--- Work instructions ---
Go through the listing below and output exactly the line with "export DESIGN_NICKNAME = d", the line with "package ct_l2c_sram_pkg;", and each line between; omit the rest.

--- Data for this exercise ---
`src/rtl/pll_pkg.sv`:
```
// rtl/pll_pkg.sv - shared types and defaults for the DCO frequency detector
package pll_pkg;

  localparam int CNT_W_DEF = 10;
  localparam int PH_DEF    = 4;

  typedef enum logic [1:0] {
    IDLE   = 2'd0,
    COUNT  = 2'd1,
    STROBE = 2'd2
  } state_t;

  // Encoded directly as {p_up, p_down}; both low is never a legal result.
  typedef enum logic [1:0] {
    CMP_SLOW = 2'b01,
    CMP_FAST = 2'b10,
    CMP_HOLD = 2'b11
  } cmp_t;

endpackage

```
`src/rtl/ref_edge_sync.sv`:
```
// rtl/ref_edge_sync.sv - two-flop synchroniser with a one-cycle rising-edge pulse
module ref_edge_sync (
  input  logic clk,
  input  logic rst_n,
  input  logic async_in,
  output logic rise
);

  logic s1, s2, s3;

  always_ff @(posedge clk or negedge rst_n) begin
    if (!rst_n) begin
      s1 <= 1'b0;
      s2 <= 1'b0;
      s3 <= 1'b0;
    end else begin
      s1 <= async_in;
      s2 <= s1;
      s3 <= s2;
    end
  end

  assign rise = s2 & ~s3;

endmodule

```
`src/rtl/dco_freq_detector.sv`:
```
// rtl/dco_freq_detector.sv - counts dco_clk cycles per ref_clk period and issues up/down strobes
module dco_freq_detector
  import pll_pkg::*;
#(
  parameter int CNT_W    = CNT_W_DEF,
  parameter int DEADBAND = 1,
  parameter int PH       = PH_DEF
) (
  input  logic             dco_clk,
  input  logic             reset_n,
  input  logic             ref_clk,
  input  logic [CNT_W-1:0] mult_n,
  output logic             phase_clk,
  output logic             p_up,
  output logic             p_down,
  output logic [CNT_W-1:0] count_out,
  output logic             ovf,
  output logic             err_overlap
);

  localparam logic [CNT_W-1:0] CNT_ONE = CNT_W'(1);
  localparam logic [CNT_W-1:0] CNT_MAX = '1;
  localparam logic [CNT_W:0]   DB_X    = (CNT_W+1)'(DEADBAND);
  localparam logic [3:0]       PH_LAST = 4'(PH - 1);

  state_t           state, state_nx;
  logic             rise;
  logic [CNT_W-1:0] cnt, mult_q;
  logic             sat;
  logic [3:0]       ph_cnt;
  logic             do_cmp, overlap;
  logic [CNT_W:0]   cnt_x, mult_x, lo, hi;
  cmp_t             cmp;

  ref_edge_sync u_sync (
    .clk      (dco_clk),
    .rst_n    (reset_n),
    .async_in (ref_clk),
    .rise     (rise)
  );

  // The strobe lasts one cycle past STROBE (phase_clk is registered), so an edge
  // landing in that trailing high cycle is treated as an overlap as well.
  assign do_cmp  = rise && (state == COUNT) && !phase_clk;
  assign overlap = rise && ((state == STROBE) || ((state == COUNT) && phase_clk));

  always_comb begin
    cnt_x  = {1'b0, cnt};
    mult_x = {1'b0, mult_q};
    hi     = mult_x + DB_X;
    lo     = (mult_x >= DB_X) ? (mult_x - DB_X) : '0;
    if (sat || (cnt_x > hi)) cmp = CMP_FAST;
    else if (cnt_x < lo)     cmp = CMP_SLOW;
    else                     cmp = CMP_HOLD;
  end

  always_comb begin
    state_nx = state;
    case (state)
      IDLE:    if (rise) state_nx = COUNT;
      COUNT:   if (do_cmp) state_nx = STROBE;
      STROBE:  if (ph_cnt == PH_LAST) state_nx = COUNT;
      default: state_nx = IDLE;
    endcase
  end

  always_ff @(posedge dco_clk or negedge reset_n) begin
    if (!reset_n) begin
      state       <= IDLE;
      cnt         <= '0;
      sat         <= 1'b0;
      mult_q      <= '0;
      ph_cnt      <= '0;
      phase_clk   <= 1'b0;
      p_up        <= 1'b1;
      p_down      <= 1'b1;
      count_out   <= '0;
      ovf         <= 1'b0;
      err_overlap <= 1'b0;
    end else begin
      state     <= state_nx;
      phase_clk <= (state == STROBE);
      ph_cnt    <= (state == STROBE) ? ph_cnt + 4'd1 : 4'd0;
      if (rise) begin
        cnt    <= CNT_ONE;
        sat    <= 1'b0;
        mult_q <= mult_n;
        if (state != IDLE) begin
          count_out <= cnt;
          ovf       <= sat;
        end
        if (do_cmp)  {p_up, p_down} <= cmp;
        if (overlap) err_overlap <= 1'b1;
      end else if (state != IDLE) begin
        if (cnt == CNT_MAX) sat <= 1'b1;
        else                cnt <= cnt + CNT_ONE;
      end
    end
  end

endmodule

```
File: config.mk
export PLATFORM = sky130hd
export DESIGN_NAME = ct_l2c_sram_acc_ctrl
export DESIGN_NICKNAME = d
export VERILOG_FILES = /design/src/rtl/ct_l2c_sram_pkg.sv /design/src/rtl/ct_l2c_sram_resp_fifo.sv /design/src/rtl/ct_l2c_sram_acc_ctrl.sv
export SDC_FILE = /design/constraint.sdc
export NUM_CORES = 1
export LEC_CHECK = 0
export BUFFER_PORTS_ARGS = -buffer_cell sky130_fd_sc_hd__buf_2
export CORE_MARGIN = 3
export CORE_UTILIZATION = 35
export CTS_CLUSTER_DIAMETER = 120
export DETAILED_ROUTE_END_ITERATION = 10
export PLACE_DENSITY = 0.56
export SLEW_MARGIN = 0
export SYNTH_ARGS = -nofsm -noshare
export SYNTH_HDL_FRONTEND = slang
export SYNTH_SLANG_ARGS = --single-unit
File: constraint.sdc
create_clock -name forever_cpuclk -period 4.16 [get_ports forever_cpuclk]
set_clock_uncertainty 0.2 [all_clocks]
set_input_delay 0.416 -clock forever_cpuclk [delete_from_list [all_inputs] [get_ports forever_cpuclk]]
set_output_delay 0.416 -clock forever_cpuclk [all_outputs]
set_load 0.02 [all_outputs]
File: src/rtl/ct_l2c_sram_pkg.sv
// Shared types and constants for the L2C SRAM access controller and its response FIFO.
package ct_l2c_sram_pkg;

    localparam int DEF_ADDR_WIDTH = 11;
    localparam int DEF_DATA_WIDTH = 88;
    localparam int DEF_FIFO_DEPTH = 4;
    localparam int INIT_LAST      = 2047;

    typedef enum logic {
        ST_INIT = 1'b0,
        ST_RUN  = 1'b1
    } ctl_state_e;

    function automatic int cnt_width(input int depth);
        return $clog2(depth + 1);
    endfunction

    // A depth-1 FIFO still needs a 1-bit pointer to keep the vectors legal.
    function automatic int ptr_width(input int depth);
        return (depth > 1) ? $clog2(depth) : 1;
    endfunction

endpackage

--- Solution ---
export DESIGN_NICKNAME = d
export VERILOG_FILES = /design/src/rtl/ct_l2c_sram_pkg.sv /design/src/rtl/ct_l2c_sram_resp_fifo.sv /design/src/rtl/ct_l2c_sram_acc_ctrl.sv
export SDC_FILE = /design/constraint.sdc
export NUM_CORES = 1
export LEC_CHECK = 0
export BUFFER_PORTS_ARGS = -buffer_cell sky130_fd_sc_hd__buf_2
export CORE_MARGIN = 3
export CORE_UTILIZATION = 35
export CTS_CLUSTER_DIAMETER = 120
export DETAILED_ROUTE_END_ITERATION = 10
export PLACE_DENSITY = 0.56
export SLEW_MARGIN = 0
export SYNTH_ARGS = -nofsm -noshare
export SYNTH_HDL_FRONTEND = slang
export SYNTH_SLANG_ARGS = --single-unit
File: constraint.sdc
create_clock -name forever_cpuclk -period 4.16 [get_ports forever_cpuclk]
set_clock_uncertainty 0.2 [all_clocks]
set_input_delay 0.416 -clock forever_cpuclk [delete_from_list [all_inputs] [get_ports forever_cpuclk]]
set_output_delay 0.416 -clock forever_cpuclk [all_outputs]
set_load 0.02 [all_outputs]
File: src/rtl/ct_l2c_sram_pkg.sv
// Shared types and constants for the L2C SRAM access controller and its response FIFO.
package ct_l2c_sram_pkg;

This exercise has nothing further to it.